Я теперь не так уж уверена, что это любовь, потому что однажды, когда мы были здесь, к девочке, смотревшей так враждебно, будто она вот-вот плюнет ядом, подошла та женщина, которую мы видели во дворце с картинами: она вышла из своей двери и пересекла дорогу: и хотя она обратилась к девочке, та продолжала сидеть на брусчатке и смотреть, не произнося ни слова, но ее лицо было полно иронии, она с насмешкой смотрела на эту красивую женщину: и вдруг, словно по мановению волшебной палочки, она выхватила откуда-то свое оконце и сделала с его помощью изображение женщины: та быстро прикрыла лицо руками, она явно не хотела, чтобы ее изображали: а потом отвернулась и пошла обратно к дому: прошла минута — и женщина уже стояла и смотрела на девочку из своего окна на той стороне улицы: тогда девочка снова подняла свое оконце и сделала изображение женщины в окне: та задернула шторы: это девочка тоже изобразила, а потом и уже занавешенное окно: после этого она еще долго сидела, скрестив ноги, и смотрела на дом, пока не стемнело: только тогда она поднялась: размяла замерзшие и затекшие ноги и пошла прочь.
И на следующий день она опять сидела там на брусчатке.
Уже много дней подряд мы наведываемся к этому дому: мы делали это столько раз, что северная стена комнаты девочки сплошь покрыта изображениями из оконца: каждое размером с ладонь, и она расположила их в форме звезды: более светлые в виде лучей, более темные — в центре.
На картинках — дом, та женщина, другие люди, которые входят или выходят из этого дома: все они видны с одной и той же точки, из-под плохо сложенной стены: есть некоторые отличия в листве живой изгороди, деревьев: время года сменилось, и девочка уловила перемены в освещении и состоянии воздуха, происходящие изо дня в день.
Пожилая женщина, та самая, согбенная годами, что живет в доме, к которому относится та паршивая кирпичная ограда, сначала регулярно выходила и что-то кричала девочке.

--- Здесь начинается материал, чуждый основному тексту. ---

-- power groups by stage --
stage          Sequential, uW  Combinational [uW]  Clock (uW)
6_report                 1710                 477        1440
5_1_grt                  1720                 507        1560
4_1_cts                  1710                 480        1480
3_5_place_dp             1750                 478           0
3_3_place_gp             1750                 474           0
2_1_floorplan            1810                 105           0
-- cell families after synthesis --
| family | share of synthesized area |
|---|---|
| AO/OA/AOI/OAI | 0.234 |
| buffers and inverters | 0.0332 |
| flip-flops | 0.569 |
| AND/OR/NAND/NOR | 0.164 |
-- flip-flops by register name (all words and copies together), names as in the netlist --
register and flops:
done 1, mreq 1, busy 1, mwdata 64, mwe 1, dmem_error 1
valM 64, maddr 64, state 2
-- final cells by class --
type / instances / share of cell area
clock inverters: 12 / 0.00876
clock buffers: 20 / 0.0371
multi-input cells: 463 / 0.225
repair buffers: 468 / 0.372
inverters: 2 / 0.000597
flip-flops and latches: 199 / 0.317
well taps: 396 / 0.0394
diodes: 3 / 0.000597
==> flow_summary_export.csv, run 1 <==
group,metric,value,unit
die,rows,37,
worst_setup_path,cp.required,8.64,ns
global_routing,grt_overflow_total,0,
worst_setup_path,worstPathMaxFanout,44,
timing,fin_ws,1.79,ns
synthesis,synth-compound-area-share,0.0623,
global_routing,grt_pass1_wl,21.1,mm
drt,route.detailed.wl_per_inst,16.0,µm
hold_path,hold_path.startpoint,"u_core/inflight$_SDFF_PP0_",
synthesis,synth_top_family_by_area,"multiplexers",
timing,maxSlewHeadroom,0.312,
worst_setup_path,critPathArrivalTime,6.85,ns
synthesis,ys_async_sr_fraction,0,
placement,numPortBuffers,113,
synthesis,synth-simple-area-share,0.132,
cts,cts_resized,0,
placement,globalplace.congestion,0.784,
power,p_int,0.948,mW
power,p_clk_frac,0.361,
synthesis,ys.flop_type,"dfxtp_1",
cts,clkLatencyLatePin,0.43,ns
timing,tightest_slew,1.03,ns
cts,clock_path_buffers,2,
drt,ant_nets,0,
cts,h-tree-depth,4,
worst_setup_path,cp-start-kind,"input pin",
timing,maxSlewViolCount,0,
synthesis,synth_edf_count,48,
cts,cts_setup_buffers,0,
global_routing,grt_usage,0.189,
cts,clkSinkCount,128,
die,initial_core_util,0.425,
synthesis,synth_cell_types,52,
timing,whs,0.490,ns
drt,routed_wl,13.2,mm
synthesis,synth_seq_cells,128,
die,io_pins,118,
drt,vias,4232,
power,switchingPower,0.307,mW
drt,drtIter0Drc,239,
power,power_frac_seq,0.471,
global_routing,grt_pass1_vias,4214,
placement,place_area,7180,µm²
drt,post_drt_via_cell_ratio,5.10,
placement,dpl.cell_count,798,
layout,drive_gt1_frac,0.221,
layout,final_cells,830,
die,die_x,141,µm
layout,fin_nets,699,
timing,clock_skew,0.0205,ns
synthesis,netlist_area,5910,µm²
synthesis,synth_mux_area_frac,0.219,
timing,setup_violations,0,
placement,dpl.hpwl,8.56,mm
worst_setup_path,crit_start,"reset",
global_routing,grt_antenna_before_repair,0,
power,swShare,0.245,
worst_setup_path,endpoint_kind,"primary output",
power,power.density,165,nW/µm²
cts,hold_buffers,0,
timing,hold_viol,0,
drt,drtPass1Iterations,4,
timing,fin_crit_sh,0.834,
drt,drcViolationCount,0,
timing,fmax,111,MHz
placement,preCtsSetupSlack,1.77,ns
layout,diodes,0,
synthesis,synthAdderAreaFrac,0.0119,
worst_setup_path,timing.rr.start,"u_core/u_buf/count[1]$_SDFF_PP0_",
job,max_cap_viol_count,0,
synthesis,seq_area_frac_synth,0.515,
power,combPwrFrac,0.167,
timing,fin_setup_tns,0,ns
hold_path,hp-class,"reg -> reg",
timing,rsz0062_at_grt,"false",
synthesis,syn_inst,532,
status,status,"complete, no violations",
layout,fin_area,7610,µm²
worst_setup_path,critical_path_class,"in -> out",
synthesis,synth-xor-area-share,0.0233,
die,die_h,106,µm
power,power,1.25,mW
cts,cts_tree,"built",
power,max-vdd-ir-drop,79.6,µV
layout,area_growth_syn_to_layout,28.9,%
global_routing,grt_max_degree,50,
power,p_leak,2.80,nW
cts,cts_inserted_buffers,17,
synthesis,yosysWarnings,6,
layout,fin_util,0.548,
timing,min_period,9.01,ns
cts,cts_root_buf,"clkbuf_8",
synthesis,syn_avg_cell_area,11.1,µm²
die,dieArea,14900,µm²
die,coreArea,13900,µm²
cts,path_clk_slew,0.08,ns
**config.mk**
```make
export PLATFORM = sky130hd
export DESIGN_NAME = load_store_unit
export DESIGN_NICKNAME = d
export VERILOG_FILES = /design/src/rtl/lsu_pkg.sv /design/src/rtl/lsu_align.sv /design/src/rtl/load_store_unit.sv
export SDC_FILE = /design/constraint.sdc
export NUM_CORES = 1
export LEC_CHECK = 0
export ABC_CLOCK_PERIOD_IN_PS = 2700
export CORE_ASPECT_RATIO = 0.8
export CORE_MARGIN = 1.5
export CORE_UTILIZATION = 30
export DETAILED_ROUTE_END_ITERATION = 8
export GPL_ROUTABILITY_DRIVEN = 0
export PLACE_DENSITY = 0.61
export SLEW_MARGIN = 10
export SYNTH_ARGS = -nofsm -noshare
export SYNTH_HDL_FRONTEND = slang
export SYNTH_HIERARCHICAL = 1
export SYNTH_SLANG_ARGS = --single-unit
export TNS_END_PERCENT = 5
```
**constraint.sdc**
```tcl
create_clock -name clk -period 2.7 [get_ports clk]
set_input_delay 0.675 -clock clk [delete_from_list [all_inputs] [get_ports clk]]
set_output_delay 0.675 -clock clk [all_outputs]
set_load 0.03 [all_outputs]
```
**src/rtl/lsu_pkg.sv**
```systemverilog
// Shared definitions for the load/store unit: width codes, FSM states,
// response codes, and the request fault check.
package lsu_pkg;

  localparam int MEM_BYTES = 1024;

  localparam logic [2:0] F3_B  = 3'b000;
  localparam logic [2:0] F3_H  = 3'b001;
  localparam logic [2:0] F3_W  = 3'b010;
  localparam logic [2:0] F3_BU = 3'b100;
  localparam logic [2:0] F3_HU = 3'b101;

  typedef enum logic [1:0] {IDLE, READ, WRITE, RESP} state_t;

  localparam logic [1:0] ERR_OK       = 2'b00;
  localparam logic [1:0] ERR_MISALIGN = 2'b01;
  localparam logic [1:0] ERR_RANGE    = 2'b10;
  localparam logic [1:0] ERR_FUNCT3   = 2'b11;

  // Highest-priority fault wins: illegal funct3, then alignment, then range.
  function automatic logic [1:0] check_req(input logic write, input logic [2:0] funct3,
                                           input logic [31:0] addr);
    logic        legal;
    logic        misaligned;
    logic [32:0] last_byte;
    legal = write ? (funct3 == F3_B || funct3 == F3_H || funct3 == F3_W)
                  : (funct3 == F3_B || funct3 == F3_H || funct3 == F3_W ||
                     funct3 == F3_BU || funct3 == F3_HU);
    misaligned = ((funct3[1:0] == 2'b01) && addr[0]) ||
                 ((funct3[1:0] == 2'b10) && (addr[1:0] != 2'b00));
    // The memory always reads a full word, so the last touched byte is addr+3.
    last_byte = {1'b0, addr} + 33'd3;
    if (!legal)
      return ERR_FUNCT3;
    else if (misaligned)
      return ERR_MISALIGN;
    else if (last_byte > 33'(MEM_BYTES - 1))
      return ERR_RANGE;
    else
      return ERR_OK;
  endfunction

endpackage

```
**src/rtl/lsu_align.sv**
```systemverilog
// Combinational data path: load byte/halfword extraction with extension,
// and store merging of the new low bytes into the word read from memory.
module lsu_align
  import lsu_pkg::*;
(
  input  logic [2:0]  funct3,
  input  logic [31:0] mem_word,
  input  logic [31:0] store_data,
  output logic [31:0] load_data,
  output logic [31:0] merge_data
);

  logic [2:0] store_bytes;

  always_comb begin
    load_data = mem_word;
    case (funct3)
      F3_B:    load_data = {{24{mem_word[7]}}, mem_word[7:0]};
      F3_H:    load_data = {{16{mem_word[15]}}, mem_word[15:0]};
      F3_BU:   load_data = {24'b0, mem_word[7:0]};
      F3_HU:   load_data = {16'b0, mem_word[15:0]};
      default: load_data = mem_word;
    endcase
  end

  assign store_bytes = (funct3[1:0] == 2'b00) ? 3'd1 :
                       (funct3[1:0] == 2'b01) ? 3'd2 : 3'd4;

  for (genvar gi = 0; gi < 4; gi++) begin : g_lane
    assign merge_data[gi*8 +: 8] = (3'(gi) < store_bytes) ? store_data[gi*8 +: 8]
                                                          : mem_word[gi*8 +: 8];
  end

endmodule

```
**src/rtl/load_store_unit.sv**
```systemverilog
// Load/store unit: one outstanding request, byte/half/word access to a
// 1 KiB word-read memory, with read-modify-write for sub-word stores.
module load_store_unit
  import lsu_pkg::*;
(
  input  logic        clk,
  input  logic        reset,
  input  logic        req_valid,
  output logic        req_ready,
  input  logic        req_write,
  input  logic [2:0]  req_funct3,
  input  logic [31:0] req_addr,
  input  logic [31:0] req_wdata,
  output logic        resp_valid,
  input  logic        resp_ready,
  output logic [31:0] resp_rdata,
  output logic [1:0]  resp_err,
  output logic        mem_read,
  output logic        mem_write,
  output logic [31:0] mem_addr,
  output logic [31:0] mem_wdata,
  input  logic [31:0] mem_rdata
);

  state_t      state_reg, state_next;
  logic        write_reg, write_next;
  logic [2:0]  funct3_reg, funct3_next;
  logic [31:0] addr_reg, addr_next;
  logic [31:0] data_reg, data_next;
  logic [31:0] rdata_reg, rdata_next;
  logic [1:0]  err_reg, err_next;
  logic [1:0]  req_err;
  logic [31:0] load_data;
  logic [31:0] merge_data;

  assign req_err = check_req(req_write, req_funct3, req_addr);

  lsu_align u_align (
    .funct3     (funct3_reg),
    .mem_word   (mem_rdata),
    .store_data (data_reg),
    .load_data  (load_data),
    .merge_data (merge_data)
  );

  always_ff @(posedge clk or negedge reset) begin
    if (!reset) begin
      state_reg  <= IDLE;
      write_reg  <= 1'b0;
      funct3_reg <= 3'b0;
      addr_reg   <= 32'b0;
      data_reg   <= 32'b0;
      rdata_reg  <= 32'b0;
      err_reg    <= ERR_OK;
    end else begin
      state_reg  <= state_next;
      write_reg  <= write_next;
      funct3_reg <= funct3_next;
      addr_reg   <= addr_next;
      data_reg   <= data_next;
      rdata_reg  <= rdata_next;
      err_reg    <= err_next;
    end
  end

  always_comb begin
    state_next  = state_reg;
    write_next  = write_reg;
    funct3_next = funct3_reg;
    addr_next   = addr_reg;
    data_next   = data_reg;
    rdata_next  = rdata_reg;
    err_next    = err_reg;
    case (state_reg)
      IDLE: begin
        if (req_valid) begin
          write_next  = req_write;
          funct3_next = req_funct3;
          addr_next   = req_addr;
          data_next   = req_wdata;
          rdata_next  = 32'b0;
          err_next    = req_err;
          // Only a full-word store can skip the read of the old word.
          if (req_err != ERR_OK)
            state_next = RESP;
          else if (req_write && req_funct3 == F3_W)
            state_next = WRITE;
          else
            state_next = READ;
        end
      end
      READ: begin
        if (write_reg) begin
          data_next  = merge_data;
          state_next = WRITE;
        end else begin
          rdata_next = load_data;
          state_next = RESP;
        end
      end
      WRITE:   state_next = RESP;
      RESP:    if (resp_ready) state_next = IDLE;
      default: state_next = IDLE;
    endcase
  end

  always_comb begin
    req_ready  = (state_reg == IDLE);
    resp_valid = (state_reg == RESP);
    resp_rdata = (state_reg == RESP) ? rdata_reg : 32'b0;
    resp_err   = (state_reg == RESP) ? err_reg : ERR_OK;
    mem_read   = (state_reg == READ);
    mem_write  = (state_reg == WRITE);
    mem_addr   = (state_reg == READ || state_reg == WRITE) ? addr_reg : 32'b0;
    mem_wdata  = (state_reg == WRITE) ? data_reg : 32'b0;
  end

endmodule

```
### src/rtl/fifo_pkg.sv
// Shared FIFO helper package: pointer, address and count width helpers.
package fifo_pkg;

  // Address bits needed to index DEPTH entries.
  function automatic int addr_w(input int depth);
    return $clog2(depth);
  endfunction

  // Pointer width: address bits plus one wrap bit, so full and empty differ.
  function automatic int ptr_w(input int depth);
    return $clog2(depth) + 1;
  endfunction

  // Fill-level width: must represent 0..DEPTH inclusive.
  function automatic int cnt_w(input int depth);
    return $clog2(depth) + 1;
  endfunction

  // True when depth is a power of two (required for modulo pointer wrap).
  function automatic bit is_pow2(input int depth);
    return (depth > 0) && ((depth & (depth - 1)) == 0);
  endfunction

endpackage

Та ничего не отвечала, а на третий день просто перебралась с ограды на тротуар.
Пожилая женщина после этого еще попробовала покричать: но девочка сложила руки на груди и взглянула на нее так твердо и с такой решимостью, что та замолчала и оставила ее в покое там, где она сидела.
А в один из последующих дней эта пожилая женщина неожиданно мягко обратилась к ней и дала ей маленький тент на трости, чтобы девочка могла защититься от дождя (в чистилище часто идут дожди): тогда же она вынесла ей из дома напиток, от которого шел пар, и угостила девочку печеньем: в другой, очень холодный день, она принесла ей шерстяное одеяло и теплую накидку.
Сегодня комната девочки украсится цветами, потому что деревья на улице вокруг того дома, за которым она так бдительно присматривает, уже покрылись несколькими из множества возможных оттенков зелени, а некоторые из деревьев, которым положено зацветать в эту пору, с утра раскрыли цветки — на одних ветви розовеют, другие полны белизны.
Гудят пчелы, была и бабочка.
Цветы чудесно пахнут для тех, кто может ощущать запахи.
А как движение воздуха закручивает осыпающиеся лепестки — будто в танце!
Одно воспоминание никак не давало мне покоя — о моем отце незадолго до его смерти: от него я просыпалась среди ночи и через десять лет после того, как его не стало: со временем воспоминание лишь усиливалось, становилось острее, иногда из-за него я не различала краски, оно становилось между мной и моей работой и изменяло ее природу: в конце концов Барто усадил меня за стол и поставил передо мной две чаши: в одну он налил воды из кувшина — и в другую тоже, из того же кувшина.